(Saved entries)

*** Begin section ***

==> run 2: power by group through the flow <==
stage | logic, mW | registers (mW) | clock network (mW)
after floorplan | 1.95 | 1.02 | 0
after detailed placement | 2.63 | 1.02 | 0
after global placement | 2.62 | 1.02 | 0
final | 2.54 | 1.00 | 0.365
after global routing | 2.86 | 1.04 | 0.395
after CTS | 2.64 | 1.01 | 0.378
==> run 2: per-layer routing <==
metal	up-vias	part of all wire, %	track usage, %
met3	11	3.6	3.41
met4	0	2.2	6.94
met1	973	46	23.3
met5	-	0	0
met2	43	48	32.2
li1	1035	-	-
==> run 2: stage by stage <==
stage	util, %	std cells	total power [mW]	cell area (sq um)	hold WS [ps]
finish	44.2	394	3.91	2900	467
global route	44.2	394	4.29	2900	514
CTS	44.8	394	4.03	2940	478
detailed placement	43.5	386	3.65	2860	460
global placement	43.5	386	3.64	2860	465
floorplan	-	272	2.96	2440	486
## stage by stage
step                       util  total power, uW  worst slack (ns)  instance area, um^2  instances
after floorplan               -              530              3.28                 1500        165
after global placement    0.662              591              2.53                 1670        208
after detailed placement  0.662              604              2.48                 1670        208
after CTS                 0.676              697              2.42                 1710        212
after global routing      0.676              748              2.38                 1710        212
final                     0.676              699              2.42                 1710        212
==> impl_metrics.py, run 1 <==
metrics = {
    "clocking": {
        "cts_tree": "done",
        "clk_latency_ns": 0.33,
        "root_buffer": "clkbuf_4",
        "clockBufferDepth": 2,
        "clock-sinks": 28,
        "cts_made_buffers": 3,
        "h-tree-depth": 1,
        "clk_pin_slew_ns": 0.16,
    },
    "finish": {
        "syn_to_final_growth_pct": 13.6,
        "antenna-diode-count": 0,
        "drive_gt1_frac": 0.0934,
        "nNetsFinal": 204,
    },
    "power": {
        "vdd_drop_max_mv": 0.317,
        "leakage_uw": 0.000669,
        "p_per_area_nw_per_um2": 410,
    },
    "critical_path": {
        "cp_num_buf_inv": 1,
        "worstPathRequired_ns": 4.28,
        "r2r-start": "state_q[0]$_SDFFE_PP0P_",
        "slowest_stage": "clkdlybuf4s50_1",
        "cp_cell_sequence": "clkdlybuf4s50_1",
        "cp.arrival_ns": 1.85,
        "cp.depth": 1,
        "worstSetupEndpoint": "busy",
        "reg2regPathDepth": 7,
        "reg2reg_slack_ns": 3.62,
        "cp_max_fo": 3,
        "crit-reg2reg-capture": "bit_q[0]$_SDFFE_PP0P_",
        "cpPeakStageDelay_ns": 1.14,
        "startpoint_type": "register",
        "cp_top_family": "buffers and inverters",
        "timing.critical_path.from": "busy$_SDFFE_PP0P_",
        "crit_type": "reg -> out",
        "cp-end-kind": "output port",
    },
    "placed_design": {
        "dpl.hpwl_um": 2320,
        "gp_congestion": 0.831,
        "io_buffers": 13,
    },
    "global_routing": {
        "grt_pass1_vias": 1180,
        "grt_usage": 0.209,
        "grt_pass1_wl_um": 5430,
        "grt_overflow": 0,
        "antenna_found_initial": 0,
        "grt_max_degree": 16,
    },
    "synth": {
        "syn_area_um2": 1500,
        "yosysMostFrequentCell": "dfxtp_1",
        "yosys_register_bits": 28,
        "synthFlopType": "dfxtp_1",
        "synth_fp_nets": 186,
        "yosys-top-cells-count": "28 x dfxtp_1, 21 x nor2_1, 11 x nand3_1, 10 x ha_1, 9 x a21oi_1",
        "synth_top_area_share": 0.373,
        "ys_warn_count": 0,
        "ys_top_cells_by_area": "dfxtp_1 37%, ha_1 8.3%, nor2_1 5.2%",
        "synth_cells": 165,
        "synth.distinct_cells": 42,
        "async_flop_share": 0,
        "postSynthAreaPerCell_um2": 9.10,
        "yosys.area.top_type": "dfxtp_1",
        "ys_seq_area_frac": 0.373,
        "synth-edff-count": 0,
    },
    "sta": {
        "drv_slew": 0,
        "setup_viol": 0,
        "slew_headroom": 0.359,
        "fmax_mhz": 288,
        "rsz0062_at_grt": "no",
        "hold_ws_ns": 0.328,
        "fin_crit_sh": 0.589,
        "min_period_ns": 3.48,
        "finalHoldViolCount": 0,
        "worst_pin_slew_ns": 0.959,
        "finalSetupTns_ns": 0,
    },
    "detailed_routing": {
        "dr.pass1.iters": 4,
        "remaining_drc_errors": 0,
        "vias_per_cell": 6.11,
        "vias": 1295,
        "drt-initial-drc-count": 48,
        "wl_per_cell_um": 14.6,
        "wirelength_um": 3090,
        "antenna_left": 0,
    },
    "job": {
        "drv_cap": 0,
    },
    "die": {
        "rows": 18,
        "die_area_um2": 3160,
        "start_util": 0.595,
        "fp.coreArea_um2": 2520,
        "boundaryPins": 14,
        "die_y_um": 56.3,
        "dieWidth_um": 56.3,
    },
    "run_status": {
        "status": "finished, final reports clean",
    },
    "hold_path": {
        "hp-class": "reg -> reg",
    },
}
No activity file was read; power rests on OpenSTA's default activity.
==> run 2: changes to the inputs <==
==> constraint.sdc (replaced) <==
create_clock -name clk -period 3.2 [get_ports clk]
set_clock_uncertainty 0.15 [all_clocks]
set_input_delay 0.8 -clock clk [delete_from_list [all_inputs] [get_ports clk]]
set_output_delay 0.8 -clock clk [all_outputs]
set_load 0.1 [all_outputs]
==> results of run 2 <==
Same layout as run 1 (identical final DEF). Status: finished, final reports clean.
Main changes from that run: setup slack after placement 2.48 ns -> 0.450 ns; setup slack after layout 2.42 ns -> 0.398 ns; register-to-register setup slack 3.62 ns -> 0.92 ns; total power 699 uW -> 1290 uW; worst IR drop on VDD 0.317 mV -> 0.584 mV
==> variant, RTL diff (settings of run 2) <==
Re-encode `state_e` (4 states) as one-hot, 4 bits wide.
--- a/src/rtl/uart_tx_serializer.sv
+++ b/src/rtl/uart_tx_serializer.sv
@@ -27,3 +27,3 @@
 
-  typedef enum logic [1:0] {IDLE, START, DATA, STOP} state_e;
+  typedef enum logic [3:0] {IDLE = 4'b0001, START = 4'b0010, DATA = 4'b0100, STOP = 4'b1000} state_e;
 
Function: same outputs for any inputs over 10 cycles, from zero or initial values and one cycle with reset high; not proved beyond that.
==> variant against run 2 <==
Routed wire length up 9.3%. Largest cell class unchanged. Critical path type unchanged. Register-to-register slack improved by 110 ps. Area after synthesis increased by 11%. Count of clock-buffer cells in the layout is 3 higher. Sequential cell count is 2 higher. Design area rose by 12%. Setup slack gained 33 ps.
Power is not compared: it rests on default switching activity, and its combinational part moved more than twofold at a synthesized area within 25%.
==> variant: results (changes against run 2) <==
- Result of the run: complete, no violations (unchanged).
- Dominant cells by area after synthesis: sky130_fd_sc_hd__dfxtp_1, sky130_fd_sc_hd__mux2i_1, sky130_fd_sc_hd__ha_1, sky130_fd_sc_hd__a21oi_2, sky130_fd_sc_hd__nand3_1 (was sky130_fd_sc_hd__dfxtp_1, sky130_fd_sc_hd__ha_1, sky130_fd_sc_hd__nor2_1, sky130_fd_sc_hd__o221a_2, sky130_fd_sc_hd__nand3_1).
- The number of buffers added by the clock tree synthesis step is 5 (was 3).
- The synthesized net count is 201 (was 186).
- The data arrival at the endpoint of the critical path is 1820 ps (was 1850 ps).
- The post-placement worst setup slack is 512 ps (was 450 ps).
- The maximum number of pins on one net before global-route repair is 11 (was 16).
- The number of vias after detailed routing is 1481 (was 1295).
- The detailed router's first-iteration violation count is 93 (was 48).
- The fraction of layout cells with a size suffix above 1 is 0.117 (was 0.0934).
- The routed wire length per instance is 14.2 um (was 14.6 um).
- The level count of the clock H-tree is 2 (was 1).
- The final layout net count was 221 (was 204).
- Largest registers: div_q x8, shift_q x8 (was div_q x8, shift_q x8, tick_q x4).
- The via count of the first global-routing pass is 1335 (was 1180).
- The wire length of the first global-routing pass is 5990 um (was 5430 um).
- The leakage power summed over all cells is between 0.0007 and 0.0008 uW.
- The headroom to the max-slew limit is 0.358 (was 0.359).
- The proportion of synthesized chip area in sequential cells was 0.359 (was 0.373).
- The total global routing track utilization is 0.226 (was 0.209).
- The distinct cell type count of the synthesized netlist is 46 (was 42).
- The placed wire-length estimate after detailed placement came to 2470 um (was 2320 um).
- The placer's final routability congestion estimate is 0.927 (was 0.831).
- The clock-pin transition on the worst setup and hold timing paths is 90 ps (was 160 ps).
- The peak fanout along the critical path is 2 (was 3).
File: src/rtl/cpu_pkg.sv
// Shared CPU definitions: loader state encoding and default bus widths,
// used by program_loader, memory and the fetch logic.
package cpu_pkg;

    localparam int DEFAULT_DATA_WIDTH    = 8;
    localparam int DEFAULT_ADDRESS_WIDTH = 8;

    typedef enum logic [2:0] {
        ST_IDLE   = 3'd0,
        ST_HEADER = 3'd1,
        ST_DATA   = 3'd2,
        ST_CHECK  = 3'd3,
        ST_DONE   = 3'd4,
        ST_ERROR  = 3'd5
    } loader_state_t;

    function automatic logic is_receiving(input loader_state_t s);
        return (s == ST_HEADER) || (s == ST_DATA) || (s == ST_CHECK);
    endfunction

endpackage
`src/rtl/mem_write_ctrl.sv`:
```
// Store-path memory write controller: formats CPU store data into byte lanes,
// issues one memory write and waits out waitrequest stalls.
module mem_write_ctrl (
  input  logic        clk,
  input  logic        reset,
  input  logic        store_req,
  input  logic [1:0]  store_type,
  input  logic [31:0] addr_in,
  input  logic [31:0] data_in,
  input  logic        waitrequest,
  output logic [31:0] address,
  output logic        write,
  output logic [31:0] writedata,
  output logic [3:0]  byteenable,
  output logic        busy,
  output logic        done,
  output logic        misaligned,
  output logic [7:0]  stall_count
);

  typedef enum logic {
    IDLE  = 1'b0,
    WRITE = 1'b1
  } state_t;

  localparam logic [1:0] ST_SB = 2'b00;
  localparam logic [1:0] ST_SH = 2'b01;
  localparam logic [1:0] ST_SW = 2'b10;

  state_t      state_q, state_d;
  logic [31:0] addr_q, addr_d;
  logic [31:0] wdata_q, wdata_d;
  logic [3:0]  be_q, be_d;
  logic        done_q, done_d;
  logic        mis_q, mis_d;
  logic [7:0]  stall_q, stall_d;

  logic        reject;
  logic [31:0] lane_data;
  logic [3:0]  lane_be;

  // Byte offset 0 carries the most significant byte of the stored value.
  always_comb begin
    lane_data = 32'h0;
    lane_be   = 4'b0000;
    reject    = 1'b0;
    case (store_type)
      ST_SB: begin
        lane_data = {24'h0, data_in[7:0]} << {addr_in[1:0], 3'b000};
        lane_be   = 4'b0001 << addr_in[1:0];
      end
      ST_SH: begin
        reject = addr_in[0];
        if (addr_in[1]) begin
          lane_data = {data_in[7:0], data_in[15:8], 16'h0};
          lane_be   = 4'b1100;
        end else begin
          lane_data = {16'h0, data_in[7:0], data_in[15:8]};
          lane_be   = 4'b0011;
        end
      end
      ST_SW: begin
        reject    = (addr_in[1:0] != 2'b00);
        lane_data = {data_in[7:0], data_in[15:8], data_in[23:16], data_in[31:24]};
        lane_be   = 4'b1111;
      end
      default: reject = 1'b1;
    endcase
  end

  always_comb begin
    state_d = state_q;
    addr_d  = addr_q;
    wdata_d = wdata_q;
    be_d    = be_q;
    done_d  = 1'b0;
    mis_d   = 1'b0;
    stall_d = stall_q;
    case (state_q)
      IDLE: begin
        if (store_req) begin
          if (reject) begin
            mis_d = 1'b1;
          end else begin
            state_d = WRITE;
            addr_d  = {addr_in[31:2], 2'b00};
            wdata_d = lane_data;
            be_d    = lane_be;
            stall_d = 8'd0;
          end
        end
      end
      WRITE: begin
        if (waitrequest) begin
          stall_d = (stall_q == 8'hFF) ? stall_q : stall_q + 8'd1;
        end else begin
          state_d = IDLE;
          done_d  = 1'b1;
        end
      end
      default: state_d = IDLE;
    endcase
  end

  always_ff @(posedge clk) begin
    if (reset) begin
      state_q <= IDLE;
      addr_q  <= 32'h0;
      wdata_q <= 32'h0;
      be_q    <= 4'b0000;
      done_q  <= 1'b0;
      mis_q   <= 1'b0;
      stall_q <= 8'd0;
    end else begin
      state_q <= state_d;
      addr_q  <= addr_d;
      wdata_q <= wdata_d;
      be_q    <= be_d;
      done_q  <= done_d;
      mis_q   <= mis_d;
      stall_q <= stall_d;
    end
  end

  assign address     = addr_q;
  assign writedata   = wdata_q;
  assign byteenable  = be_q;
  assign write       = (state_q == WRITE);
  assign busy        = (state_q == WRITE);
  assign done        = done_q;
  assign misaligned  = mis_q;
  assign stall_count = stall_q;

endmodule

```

*** End section ***
*** Begin section ***

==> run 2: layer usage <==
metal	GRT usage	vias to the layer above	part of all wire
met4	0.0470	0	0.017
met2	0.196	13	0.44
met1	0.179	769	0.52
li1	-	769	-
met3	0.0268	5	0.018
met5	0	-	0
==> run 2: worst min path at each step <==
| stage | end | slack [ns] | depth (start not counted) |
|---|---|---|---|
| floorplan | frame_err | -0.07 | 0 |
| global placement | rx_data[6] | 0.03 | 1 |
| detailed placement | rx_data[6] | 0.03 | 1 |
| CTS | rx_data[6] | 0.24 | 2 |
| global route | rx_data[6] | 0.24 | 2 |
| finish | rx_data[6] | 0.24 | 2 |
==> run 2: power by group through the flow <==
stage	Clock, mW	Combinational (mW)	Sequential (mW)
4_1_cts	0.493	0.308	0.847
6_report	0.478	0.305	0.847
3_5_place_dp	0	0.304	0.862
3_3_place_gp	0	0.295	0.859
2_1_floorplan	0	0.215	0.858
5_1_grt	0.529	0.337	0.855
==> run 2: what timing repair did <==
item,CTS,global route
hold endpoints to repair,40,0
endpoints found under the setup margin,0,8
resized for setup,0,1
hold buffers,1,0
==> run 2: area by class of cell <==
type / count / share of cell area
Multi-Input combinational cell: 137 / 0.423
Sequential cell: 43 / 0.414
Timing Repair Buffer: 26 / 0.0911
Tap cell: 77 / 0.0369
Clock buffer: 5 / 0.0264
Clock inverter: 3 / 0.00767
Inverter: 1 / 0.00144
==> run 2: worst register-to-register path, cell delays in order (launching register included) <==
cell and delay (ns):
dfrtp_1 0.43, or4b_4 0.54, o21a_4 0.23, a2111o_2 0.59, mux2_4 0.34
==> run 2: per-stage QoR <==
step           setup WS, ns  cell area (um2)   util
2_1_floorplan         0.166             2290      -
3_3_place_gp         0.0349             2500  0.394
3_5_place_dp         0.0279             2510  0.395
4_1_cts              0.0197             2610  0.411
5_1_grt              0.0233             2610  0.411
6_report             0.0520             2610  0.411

*** End section ***

> Description of the task: If a line in the entries includes the word "number", copy that line out.

> Finished exercise:
- The number of buffers added by the clock tree synthesis step is 5 (was 3).
- The maximum number of pins on one net before global-route repair is 11 (was 16).
- The number of vias after detailed routing is 1481 (was 1295).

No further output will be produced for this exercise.